── DATA FOR ANALYSIS ──

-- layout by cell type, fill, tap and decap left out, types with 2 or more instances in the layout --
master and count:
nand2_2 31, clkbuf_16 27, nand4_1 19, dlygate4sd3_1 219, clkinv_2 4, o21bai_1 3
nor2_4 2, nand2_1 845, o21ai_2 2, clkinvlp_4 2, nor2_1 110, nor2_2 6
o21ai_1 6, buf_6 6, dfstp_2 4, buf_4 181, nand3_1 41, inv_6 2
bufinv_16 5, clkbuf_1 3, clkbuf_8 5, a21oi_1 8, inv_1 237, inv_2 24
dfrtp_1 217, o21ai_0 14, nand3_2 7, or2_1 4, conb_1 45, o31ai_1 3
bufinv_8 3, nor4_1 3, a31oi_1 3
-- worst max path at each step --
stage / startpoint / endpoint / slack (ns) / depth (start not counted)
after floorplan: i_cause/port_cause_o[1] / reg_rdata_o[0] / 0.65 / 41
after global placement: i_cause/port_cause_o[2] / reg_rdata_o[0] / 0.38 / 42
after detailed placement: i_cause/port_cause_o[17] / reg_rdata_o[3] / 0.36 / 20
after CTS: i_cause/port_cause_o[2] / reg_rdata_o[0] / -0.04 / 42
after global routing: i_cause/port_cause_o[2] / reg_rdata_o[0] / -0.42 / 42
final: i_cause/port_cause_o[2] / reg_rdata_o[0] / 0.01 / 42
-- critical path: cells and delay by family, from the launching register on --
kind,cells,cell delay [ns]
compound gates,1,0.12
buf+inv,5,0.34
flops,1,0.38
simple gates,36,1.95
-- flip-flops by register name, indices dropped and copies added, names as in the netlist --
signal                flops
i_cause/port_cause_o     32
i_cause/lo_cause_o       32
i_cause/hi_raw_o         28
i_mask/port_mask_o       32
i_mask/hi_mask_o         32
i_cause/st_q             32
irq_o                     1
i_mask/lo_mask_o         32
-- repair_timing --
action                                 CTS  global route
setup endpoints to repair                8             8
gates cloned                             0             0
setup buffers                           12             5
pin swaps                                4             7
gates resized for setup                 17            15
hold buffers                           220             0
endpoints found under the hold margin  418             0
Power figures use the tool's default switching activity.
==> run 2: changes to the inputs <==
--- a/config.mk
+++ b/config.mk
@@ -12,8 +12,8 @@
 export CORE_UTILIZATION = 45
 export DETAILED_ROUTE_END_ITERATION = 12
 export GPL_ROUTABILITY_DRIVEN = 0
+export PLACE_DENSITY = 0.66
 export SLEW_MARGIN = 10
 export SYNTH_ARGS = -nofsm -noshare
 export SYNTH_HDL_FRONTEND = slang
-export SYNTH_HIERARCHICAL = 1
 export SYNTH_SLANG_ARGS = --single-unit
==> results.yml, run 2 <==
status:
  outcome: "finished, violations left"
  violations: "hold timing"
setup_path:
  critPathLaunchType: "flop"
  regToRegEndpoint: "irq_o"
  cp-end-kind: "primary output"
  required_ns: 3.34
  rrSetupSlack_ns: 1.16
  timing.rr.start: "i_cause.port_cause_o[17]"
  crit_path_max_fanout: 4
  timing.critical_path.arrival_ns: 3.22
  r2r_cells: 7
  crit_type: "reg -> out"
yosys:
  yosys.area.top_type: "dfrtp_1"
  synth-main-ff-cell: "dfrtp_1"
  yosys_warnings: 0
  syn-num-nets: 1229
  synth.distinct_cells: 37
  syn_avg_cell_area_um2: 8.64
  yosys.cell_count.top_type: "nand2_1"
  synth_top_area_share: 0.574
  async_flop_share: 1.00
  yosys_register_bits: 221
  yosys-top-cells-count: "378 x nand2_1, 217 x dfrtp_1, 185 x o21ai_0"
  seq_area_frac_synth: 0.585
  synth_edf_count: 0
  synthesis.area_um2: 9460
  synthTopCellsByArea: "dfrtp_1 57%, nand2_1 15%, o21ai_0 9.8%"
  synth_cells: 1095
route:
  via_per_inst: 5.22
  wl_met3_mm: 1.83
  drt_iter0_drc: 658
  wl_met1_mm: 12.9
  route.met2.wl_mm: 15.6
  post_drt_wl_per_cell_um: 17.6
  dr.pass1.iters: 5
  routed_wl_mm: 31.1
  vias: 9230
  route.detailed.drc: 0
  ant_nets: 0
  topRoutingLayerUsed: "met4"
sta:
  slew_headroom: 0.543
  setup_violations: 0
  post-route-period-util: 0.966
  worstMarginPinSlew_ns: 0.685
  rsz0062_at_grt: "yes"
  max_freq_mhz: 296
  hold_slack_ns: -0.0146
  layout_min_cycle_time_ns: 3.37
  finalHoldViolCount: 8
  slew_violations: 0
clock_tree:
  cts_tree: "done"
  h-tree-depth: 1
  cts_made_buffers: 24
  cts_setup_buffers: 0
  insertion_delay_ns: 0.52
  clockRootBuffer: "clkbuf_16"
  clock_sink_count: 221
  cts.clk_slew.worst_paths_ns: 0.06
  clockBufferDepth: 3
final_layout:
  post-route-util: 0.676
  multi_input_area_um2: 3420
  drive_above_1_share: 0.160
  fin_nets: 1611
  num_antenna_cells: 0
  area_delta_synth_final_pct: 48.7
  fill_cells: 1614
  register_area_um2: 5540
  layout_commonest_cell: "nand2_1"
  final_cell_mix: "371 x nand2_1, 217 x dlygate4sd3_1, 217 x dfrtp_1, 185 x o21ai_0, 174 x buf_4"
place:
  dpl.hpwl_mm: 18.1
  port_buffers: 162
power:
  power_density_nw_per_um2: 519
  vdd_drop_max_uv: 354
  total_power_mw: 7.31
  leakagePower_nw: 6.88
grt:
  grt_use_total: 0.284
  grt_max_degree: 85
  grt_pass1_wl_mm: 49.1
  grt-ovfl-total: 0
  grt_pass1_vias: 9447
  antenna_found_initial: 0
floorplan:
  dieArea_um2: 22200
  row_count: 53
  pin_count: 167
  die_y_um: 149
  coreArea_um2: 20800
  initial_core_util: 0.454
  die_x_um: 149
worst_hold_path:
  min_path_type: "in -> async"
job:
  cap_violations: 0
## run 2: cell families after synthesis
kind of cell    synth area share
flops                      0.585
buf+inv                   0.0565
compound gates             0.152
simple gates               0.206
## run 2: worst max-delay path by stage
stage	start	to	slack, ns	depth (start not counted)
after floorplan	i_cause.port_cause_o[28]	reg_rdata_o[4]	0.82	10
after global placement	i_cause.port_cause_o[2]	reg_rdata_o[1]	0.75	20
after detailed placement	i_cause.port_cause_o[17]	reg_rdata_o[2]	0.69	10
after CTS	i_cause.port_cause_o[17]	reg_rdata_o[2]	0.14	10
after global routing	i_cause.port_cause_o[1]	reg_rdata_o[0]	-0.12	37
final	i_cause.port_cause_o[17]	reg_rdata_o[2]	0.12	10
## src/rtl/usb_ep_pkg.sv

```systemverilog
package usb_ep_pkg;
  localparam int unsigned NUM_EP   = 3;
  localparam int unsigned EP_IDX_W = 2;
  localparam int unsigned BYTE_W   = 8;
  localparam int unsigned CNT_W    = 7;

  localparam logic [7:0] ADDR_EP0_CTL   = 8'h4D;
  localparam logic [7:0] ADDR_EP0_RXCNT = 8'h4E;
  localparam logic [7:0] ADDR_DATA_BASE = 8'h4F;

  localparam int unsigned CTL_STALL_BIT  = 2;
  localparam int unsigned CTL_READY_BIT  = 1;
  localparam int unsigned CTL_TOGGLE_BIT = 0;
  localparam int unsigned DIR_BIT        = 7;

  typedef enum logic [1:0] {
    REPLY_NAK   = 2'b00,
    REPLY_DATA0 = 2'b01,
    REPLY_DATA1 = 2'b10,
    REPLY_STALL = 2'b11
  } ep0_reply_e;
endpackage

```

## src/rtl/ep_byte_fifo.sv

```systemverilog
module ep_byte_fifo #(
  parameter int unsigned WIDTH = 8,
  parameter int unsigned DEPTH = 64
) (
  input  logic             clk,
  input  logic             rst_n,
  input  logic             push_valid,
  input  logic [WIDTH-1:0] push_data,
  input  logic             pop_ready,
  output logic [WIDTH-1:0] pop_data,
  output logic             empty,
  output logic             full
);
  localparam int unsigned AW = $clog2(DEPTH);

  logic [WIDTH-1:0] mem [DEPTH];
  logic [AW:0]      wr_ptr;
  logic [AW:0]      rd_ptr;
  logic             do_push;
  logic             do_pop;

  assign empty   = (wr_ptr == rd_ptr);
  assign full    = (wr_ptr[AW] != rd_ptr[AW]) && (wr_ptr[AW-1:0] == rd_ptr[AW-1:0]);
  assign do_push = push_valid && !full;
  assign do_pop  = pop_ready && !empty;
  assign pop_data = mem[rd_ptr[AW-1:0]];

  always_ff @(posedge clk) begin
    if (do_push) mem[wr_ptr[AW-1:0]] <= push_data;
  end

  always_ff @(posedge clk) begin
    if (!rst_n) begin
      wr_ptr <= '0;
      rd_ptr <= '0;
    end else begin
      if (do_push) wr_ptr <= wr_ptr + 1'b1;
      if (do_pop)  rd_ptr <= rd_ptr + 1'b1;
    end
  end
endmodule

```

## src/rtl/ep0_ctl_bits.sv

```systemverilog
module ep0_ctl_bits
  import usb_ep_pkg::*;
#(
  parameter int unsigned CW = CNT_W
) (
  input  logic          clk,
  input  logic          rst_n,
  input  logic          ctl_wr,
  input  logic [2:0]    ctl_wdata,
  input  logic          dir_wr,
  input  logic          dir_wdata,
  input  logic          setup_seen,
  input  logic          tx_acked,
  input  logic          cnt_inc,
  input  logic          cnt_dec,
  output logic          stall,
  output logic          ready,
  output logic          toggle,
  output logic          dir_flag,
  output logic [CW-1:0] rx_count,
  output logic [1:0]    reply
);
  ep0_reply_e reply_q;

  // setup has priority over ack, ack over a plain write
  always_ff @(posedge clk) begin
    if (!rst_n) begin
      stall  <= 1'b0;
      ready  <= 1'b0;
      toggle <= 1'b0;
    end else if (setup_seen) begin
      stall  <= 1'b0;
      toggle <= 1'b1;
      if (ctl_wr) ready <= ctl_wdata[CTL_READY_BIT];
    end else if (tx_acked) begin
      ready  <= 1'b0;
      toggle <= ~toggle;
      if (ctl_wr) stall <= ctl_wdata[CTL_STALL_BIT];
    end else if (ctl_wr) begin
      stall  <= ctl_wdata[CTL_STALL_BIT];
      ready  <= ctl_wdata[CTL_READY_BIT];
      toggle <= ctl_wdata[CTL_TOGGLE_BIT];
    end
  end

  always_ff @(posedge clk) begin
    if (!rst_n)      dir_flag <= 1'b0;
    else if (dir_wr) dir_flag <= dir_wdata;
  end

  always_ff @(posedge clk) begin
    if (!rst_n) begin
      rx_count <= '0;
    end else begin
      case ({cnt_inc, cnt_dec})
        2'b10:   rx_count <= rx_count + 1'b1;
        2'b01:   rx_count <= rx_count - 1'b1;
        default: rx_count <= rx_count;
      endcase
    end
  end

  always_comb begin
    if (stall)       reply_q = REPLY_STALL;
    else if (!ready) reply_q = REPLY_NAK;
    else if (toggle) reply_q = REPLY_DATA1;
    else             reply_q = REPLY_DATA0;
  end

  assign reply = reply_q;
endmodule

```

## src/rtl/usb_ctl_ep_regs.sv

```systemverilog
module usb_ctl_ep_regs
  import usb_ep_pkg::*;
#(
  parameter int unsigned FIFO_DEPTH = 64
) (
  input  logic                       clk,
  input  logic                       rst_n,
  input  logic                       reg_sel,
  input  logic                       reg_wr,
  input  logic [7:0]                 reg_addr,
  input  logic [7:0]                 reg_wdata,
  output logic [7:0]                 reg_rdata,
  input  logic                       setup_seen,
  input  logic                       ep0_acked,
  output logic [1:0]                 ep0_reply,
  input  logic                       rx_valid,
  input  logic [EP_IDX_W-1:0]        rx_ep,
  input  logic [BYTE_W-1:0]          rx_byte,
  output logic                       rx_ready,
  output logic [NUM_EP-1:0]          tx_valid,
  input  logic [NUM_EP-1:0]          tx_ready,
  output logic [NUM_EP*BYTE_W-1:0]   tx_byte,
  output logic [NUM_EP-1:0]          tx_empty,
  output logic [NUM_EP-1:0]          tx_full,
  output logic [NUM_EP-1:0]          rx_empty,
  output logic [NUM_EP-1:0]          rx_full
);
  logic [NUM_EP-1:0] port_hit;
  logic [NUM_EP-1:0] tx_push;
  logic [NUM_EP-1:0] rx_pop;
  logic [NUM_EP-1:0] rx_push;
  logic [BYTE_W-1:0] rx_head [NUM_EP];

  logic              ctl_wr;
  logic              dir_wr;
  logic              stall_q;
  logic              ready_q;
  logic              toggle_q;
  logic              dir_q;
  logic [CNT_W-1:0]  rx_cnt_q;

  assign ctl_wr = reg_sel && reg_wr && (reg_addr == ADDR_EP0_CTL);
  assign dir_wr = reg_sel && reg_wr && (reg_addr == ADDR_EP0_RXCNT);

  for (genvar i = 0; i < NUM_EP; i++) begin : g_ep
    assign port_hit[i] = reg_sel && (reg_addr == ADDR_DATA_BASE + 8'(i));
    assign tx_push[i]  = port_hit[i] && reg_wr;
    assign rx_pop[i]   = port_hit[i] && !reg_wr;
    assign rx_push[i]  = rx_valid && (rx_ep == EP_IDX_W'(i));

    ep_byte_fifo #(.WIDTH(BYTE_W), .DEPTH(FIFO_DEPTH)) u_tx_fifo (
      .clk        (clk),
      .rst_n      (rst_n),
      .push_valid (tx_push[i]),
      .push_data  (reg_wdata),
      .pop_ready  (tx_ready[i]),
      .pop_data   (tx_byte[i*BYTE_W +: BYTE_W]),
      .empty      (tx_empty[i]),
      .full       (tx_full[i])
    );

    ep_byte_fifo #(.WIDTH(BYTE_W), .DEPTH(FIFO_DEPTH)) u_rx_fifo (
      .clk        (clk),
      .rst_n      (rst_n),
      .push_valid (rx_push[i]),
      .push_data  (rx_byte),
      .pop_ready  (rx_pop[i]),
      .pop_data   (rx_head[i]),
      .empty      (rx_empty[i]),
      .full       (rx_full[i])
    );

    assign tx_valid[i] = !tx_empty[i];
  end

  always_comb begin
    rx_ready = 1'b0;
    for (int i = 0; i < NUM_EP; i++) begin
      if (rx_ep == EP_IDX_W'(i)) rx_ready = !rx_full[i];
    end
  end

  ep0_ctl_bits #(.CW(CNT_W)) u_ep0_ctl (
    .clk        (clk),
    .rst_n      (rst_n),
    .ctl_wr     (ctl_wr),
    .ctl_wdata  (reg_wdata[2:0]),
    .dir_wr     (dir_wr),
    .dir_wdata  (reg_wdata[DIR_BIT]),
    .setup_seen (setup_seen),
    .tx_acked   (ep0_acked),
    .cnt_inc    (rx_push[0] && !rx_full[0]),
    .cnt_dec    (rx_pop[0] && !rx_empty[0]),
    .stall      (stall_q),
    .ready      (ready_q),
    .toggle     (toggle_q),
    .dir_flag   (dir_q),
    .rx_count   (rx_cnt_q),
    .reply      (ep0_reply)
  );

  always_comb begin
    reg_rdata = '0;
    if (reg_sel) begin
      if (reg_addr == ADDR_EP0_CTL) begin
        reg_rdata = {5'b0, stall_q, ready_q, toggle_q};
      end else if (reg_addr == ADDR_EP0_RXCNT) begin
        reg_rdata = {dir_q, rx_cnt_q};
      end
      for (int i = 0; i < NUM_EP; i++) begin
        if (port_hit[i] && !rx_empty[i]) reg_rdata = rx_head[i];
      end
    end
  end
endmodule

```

───

* [EXERCISE DESCRIPTION]: Your answer should be one number: how many lines above include the word "synthesis".

* [ANSWER SPACE]: 2